[Collected data]

[Start of section]

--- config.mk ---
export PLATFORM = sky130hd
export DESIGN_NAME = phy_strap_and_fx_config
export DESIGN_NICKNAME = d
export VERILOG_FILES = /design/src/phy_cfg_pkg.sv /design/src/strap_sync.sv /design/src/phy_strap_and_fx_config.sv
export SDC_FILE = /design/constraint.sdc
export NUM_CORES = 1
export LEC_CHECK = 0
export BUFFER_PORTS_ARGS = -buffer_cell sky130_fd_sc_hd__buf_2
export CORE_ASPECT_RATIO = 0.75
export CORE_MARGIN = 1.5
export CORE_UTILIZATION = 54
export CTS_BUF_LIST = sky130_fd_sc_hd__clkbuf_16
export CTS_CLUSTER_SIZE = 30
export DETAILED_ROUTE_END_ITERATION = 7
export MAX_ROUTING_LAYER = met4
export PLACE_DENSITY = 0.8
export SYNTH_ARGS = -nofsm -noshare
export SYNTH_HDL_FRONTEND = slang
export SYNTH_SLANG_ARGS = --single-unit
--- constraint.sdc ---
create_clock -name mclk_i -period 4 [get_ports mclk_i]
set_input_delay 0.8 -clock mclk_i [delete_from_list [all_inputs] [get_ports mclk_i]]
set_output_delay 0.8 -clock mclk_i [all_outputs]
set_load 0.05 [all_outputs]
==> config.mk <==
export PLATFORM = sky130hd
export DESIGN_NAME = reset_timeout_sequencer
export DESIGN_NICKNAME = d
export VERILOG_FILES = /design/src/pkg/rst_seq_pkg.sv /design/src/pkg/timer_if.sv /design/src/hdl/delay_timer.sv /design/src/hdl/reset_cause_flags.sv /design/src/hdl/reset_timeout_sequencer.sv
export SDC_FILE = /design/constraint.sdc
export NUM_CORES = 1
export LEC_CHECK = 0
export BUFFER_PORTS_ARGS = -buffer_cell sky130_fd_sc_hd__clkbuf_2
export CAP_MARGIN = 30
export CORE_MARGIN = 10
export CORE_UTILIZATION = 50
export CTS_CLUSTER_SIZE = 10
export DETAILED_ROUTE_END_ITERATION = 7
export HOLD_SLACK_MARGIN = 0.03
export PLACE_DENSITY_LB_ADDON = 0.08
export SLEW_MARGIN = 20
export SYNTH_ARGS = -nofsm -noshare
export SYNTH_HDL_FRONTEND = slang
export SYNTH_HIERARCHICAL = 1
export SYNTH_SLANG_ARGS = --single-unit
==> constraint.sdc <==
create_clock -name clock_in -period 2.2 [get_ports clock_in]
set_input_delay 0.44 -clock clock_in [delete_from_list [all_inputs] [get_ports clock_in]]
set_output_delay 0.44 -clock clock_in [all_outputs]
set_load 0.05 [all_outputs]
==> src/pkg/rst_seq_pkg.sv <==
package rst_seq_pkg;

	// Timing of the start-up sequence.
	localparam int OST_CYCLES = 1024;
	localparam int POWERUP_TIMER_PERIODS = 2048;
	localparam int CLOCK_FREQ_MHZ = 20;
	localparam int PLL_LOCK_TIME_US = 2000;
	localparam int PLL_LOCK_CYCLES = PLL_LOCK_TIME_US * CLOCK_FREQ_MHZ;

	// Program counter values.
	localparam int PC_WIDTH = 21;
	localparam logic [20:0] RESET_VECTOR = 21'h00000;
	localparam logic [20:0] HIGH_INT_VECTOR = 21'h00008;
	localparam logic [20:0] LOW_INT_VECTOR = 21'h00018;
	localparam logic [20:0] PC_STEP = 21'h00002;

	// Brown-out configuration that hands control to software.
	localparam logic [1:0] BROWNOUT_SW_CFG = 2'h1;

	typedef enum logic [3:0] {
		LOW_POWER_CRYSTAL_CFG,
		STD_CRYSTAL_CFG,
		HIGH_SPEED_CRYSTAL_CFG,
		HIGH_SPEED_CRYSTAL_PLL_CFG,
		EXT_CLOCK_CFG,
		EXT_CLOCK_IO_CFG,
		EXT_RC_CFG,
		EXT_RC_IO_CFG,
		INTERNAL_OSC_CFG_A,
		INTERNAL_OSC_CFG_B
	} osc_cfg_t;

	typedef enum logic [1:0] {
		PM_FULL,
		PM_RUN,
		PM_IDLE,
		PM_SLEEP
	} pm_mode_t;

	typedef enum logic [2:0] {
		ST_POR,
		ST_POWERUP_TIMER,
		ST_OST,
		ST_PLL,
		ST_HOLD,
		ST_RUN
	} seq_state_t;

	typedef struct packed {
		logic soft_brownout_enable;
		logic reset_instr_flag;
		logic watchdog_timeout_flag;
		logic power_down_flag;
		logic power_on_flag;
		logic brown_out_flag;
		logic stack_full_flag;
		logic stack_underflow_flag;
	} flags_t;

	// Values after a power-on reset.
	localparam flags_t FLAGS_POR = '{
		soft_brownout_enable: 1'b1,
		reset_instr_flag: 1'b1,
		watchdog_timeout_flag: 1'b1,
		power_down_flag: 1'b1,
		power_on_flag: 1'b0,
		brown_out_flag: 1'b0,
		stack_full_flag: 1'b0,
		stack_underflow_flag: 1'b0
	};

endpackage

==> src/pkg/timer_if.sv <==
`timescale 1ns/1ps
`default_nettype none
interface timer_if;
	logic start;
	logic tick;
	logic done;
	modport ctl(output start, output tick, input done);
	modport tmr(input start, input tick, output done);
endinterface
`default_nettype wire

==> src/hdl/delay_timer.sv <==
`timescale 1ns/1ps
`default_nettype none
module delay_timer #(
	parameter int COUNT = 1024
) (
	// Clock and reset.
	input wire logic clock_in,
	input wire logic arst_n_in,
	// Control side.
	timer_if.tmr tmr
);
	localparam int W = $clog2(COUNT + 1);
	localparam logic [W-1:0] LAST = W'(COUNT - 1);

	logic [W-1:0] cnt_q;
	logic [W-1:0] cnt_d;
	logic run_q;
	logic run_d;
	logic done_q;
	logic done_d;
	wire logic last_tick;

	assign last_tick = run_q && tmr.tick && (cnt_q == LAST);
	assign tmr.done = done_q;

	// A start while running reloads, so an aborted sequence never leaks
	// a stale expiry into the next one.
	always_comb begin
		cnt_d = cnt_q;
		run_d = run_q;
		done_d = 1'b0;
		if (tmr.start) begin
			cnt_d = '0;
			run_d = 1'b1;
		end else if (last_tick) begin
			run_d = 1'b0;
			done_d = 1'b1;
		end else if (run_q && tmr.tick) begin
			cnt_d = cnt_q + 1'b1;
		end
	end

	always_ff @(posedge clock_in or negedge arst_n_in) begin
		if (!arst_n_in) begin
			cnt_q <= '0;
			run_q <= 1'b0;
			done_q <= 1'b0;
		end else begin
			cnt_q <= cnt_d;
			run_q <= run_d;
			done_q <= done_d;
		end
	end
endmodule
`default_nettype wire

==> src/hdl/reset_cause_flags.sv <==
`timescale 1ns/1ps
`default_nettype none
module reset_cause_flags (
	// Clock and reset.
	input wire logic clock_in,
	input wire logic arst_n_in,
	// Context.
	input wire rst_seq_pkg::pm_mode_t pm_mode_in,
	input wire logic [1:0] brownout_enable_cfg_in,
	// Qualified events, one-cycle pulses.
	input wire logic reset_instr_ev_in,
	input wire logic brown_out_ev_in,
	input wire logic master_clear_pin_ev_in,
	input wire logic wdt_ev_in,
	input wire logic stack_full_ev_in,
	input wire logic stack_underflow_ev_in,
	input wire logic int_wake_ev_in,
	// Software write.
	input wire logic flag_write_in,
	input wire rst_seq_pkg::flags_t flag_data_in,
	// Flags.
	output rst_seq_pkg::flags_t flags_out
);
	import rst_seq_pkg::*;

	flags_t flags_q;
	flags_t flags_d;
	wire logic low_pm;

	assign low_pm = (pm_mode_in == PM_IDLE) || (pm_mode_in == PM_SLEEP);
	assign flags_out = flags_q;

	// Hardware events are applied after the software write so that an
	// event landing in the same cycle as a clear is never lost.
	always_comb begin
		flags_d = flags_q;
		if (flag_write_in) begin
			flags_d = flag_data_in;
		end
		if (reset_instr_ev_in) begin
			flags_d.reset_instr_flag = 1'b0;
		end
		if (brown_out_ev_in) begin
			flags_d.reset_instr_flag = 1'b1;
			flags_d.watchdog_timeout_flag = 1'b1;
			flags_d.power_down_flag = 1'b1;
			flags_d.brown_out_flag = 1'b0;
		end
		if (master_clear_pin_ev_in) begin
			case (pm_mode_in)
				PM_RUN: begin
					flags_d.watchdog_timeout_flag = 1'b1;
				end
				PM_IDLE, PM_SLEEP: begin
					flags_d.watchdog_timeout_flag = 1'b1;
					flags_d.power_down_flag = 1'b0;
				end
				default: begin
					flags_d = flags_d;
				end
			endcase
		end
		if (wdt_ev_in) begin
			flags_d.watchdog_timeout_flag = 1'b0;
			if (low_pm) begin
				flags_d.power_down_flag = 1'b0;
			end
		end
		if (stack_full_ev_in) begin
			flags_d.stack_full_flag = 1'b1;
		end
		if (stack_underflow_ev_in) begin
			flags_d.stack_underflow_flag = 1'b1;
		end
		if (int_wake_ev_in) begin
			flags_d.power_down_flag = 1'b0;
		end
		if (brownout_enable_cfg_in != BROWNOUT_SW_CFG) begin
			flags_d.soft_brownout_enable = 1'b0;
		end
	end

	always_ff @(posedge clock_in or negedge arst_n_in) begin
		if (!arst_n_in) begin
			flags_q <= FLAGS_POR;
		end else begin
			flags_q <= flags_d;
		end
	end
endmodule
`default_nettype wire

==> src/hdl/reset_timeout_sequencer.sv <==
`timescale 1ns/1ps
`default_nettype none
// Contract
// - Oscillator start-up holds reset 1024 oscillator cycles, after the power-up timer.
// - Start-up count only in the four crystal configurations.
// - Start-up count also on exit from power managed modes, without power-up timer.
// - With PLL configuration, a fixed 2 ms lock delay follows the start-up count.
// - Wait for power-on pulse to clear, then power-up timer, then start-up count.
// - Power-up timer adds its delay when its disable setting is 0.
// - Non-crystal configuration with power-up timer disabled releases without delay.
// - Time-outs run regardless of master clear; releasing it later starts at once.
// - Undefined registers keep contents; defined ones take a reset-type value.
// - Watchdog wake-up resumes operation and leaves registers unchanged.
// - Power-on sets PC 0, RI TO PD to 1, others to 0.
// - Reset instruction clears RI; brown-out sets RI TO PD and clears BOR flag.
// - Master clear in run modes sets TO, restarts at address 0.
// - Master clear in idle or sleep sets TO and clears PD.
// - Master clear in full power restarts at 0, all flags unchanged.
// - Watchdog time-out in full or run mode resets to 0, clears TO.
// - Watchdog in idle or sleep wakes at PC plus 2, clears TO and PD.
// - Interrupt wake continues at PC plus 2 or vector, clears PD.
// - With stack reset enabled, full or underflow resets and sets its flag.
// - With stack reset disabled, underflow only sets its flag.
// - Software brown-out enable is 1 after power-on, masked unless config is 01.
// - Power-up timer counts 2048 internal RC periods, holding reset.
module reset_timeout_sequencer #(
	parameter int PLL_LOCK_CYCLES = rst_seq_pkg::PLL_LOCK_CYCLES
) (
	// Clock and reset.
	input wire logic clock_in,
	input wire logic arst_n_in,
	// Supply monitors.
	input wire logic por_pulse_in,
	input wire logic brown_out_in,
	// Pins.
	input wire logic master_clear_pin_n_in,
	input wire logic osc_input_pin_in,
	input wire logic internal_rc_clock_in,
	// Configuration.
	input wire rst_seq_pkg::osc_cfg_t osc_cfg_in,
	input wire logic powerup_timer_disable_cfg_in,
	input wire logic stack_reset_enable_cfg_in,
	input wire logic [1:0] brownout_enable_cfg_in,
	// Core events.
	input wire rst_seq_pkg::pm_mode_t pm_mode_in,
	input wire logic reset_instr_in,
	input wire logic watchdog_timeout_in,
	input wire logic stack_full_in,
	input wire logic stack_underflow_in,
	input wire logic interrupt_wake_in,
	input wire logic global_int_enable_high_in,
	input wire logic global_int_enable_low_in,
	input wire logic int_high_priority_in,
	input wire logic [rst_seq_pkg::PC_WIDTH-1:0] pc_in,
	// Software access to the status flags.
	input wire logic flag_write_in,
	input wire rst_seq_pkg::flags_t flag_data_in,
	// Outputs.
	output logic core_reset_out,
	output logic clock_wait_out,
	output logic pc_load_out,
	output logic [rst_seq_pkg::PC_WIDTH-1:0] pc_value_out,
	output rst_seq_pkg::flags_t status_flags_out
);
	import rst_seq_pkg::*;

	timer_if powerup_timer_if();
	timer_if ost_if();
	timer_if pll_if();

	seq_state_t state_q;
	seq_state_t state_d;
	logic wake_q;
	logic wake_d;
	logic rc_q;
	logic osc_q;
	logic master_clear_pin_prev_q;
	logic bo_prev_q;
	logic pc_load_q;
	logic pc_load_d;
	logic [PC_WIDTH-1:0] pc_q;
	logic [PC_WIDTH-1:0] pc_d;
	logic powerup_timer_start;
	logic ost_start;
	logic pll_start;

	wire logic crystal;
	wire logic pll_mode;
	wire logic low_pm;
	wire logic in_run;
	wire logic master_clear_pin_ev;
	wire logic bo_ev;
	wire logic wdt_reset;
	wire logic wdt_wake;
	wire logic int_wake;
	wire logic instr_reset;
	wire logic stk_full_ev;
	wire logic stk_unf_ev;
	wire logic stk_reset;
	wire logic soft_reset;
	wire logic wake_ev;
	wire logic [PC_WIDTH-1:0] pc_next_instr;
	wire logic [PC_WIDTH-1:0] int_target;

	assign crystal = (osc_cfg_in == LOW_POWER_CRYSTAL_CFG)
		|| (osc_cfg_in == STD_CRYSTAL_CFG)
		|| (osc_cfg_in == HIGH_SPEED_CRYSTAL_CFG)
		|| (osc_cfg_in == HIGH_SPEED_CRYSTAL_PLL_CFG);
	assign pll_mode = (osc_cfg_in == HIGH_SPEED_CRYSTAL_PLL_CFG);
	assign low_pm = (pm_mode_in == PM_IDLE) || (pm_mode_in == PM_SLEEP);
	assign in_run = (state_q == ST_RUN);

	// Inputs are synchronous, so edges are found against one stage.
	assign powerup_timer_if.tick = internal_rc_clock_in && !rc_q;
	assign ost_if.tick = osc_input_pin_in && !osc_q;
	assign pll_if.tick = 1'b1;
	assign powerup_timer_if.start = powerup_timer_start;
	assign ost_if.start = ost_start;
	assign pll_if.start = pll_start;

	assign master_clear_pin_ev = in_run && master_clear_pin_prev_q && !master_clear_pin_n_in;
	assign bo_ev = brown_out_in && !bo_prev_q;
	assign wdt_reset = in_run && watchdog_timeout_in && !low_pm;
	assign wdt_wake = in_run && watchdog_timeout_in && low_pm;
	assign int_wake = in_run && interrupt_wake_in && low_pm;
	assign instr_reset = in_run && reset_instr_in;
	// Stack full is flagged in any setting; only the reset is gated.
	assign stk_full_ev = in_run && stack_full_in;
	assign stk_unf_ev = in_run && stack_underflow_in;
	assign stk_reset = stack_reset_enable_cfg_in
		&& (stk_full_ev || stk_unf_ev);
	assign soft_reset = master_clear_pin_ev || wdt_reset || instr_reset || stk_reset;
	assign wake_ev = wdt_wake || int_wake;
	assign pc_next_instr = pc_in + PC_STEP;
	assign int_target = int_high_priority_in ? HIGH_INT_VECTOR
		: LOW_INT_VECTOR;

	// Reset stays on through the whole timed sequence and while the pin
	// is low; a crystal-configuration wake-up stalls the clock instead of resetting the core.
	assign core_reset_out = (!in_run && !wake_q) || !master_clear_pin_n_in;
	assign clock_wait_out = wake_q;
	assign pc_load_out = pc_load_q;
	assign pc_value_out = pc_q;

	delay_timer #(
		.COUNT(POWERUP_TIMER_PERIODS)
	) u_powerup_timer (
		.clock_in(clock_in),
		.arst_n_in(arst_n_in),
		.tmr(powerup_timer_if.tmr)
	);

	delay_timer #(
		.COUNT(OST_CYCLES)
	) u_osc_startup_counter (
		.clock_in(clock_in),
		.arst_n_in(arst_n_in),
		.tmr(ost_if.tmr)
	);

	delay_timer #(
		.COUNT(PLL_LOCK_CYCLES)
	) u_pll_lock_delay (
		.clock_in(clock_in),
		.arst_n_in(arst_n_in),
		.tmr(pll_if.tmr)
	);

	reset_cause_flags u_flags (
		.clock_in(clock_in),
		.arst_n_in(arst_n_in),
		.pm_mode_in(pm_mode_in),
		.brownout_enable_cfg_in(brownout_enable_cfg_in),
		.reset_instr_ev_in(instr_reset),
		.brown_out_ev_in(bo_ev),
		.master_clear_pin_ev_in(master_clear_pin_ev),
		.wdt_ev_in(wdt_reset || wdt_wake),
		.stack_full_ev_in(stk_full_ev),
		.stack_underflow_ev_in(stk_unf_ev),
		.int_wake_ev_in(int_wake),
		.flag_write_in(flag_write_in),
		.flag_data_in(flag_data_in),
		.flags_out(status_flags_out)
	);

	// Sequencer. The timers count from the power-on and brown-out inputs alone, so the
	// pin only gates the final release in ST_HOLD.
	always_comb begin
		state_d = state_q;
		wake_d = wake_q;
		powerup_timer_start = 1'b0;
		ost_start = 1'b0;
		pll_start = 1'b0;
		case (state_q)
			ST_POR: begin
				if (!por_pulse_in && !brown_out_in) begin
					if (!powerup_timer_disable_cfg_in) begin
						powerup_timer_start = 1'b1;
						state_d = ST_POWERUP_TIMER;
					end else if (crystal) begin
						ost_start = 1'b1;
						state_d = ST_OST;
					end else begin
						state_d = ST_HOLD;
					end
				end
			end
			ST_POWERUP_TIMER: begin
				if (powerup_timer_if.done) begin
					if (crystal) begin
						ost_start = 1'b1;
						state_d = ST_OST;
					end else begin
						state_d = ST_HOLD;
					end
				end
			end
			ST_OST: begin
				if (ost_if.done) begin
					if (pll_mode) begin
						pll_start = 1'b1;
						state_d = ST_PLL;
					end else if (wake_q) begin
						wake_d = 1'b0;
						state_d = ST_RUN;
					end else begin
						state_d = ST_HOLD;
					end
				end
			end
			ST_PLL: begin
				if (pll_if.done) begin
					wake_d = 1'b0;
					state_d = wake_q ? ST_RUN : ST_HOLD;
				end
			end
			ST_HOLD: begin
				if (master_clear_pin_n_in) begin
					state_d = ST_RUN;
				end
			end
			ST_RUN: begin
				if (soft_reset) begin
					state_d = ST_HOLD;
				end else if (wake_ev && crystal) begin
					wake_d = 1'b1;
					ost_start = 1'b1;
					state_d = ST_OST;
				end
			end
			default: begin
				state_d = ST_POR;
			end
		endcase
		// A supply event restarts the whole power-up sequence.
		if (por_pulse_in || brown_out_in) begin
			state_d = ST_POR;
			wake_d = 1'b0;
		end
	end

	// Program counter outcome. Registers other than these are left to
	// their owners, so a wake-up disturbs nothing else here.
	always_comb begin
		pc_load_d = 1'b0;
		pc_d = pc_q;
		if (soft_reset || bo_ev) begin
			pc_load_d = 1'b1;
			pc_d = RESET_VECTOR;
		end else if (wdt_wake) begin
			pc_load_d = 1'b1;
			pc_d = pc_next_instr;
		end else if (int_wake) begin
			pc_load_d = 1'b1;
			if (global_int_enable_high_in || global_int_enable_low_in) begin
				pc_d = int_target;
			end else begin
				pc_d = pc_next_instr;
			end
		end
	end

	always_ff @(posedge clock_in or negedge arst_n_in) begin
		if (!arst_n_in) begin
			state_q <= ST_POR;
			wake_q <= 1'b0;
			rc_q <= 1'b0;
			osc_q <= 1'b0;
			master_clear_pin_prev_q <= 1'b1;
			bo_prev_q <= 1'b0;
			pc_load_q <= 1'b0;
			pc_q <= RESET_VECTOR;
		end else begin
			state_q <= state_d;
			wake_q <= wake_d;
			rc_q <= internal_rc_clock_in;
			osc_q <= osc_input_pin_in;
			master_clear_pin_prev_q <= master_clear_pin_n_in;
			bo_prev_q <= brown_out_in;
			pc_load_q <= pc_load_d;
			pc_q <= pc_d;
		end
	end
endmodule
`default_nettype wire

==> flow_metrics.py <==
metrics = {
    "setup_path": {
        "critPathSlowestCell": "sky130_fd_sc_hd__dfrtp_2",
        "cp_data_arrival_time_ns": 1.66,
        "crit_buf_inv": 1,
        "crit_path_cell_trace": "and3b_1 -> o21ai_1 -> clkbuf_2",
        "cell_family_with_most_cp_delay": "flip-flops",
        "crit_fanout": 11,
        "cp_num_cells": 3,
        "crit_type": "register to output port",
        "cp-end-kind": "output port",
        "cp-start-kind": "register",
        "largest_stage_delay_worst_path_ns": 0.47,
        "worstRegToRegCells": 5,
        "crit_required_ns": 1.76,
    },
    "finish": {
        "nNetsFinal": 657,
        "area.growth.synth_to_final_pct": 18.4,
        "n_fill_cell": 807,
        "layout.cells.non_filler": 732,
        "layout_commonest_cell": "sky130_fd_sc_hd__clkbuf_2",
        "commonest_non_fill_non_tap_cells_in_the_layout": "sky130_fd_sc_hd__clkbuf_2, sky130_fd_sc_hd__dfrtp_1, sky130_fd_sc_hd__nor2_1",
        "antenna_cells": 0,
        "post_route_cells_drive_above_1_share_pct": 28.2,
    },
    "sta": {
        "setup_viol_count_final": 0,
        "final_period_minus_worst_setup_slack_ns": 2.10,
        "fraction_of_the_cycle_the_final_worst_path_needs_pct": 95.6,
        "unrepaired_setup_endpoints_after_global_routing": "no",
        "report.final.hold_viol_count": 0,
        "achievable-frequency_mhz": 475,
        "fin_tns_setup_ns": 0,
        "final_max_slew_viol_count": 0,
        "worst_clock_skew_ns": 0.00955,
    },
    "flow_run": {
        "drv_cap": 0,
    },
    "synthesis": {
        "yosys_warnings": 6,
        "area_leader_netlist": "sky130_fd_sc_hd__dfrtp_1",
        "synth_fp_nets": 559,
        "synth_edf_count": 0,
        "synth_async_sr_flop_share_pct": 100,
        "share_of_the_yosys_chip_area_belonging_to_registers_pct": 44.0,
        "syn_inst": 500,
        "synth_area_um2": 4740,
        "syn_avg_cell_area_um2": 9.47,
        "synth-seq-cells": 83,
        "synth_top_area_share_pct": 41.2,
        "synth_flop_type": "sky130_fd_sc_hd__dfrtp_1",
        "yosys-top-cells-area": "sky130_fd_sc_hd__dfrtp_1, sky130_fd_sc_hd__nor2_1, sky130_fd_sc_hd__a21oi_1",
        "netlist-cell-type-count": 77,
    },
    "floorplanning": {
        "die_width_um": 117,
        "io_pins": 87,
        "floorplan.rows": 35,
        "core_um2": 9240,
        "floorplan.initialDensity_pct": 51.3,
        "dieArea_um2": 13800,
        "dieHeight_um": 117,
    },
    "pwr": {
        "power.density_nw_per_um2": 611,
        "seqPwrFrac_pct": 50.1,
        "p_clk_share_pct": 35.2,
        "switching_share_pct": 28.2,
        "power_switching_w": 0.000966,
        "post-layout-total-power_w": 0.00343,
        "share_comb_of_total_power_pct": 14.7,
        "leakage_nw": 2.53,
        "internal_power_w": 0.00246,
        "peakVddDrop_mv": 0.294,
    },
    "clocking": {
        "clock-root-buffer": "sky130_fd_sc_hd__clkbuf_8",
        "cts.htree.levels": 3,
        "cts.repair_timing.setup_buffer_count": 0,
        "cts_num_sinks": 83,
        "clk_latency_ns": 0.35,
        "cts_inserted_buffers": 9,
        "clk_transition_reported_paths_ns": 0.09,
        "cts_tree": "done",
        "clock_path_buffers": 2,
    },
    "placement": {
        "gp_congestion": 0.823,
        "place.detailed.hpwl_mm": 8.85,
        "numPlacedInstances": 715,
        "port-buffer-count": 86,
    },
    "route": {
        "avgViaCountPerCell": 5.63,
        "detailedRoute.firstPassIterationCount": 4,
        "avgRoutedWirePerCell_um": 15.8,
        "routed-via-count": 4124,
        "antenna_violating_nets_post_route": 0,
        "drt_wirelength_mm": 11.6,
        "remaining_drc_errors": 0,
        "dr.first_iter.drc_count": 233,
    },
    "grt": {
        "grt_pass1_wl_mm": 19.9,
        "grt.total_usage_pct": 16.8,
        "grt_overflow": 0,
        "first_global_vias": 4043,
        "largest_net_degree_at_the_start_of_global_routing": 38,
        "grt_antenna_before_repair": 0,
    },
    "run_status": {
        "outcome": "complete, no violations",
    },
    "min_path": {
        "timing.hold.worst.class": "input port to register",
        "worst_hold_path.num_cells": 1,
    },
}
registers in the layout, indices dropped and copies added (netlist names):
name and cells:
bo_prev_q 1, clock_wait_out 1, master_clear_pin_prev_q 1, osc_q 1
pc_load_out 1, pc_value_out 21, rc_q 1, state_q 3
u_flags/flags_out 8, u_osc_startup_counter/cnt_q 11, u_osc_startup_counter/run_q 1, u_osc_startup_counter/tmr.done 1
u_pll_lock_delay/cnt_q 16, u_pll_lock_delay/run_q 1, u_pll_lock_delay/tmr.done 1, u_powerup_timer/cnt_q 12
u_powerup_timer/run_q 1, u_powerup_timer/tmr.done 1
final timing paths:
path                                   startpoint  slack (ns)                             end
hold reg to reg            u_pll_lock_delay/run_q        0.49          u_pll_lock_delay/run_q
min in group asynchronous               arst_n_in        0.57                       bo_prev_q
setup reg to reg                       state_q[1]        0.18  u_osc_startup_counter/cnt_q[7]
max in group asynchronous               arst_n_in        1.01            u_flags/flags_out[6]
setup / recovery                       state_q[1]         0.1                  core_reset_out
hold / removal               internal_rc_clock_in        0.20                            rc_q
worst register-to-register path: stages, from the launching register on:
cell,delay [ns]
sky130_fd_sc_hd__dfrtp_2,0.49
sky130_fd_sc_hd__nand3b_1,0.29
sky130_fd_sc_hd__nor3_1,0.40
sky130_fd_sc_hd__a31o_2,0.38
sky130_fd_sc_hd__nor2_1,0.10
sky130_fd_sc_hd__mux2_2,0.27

[End of section]

§ **TASK OBJECTIVE**:
Repeat word for word the lines above that run from the line containing "assign crystal = (osc_cfg_in" through the line containing "assign stk_full_ev = in_run", both ends included, and nothing else.

§ **COMPLETED TASK**:
	assign crystal = (osc_cfg_in == LOW_POWER_CRYSTAL_CFG)
		|| (osc_cfg_in == STD_CRYSTAL_CFG)
		|| (osc_cfg_in == HIGH_SPEED_CRYSTAL_CFG)
		|| (osc_cfg_in == HIGH_SPEED_CRYSTAL_PLL_CFG);
	assign pll_mode = (osc_cfg_in == HIGH_SPEED_CRYSTAL_PLL_CFG);
	assign low_pm = (pm_mode_in == PM_IDLE) || (pm_mode_in == PM_SLEEP);
	assign in_run = (state_q == ST_RUN);

	// Inputs are synchronous, so edges are found against one stage.
	assign powerup_timer_if.tick = internal_rc_clock_in && !rc_q;
	assign ost_if.tick = osc_input_pin_in && !osc_q;
	assign pll_if.tick = 1'b1;
	assign powerup_timer_if.start = powerup_timer_start;
	assign ost_if.start = ost_start;
	assign pll_if.start = pll_start;

	assign master_clear_pin_ev = in_run && master_clear_pin_prev_q && !master_clear_pin_n_in;
	assign bo_ev = brown_out_in && !bo_prev_q;
	assign wdt_reset = in_run && watchdog_timeout_in && !low_pm;
	assign wdt_wake = in_run && watchdog_timeout_in && low_pm;
	assign int_wake = in_run && interrupt_wake_in && low_pm;
	assign instr_reset = in_run && reset_instr_in;
	// Stack full is flagged in any setting; only the reset is gated.
	assign stk_full_ev = in_run && stack_full_in;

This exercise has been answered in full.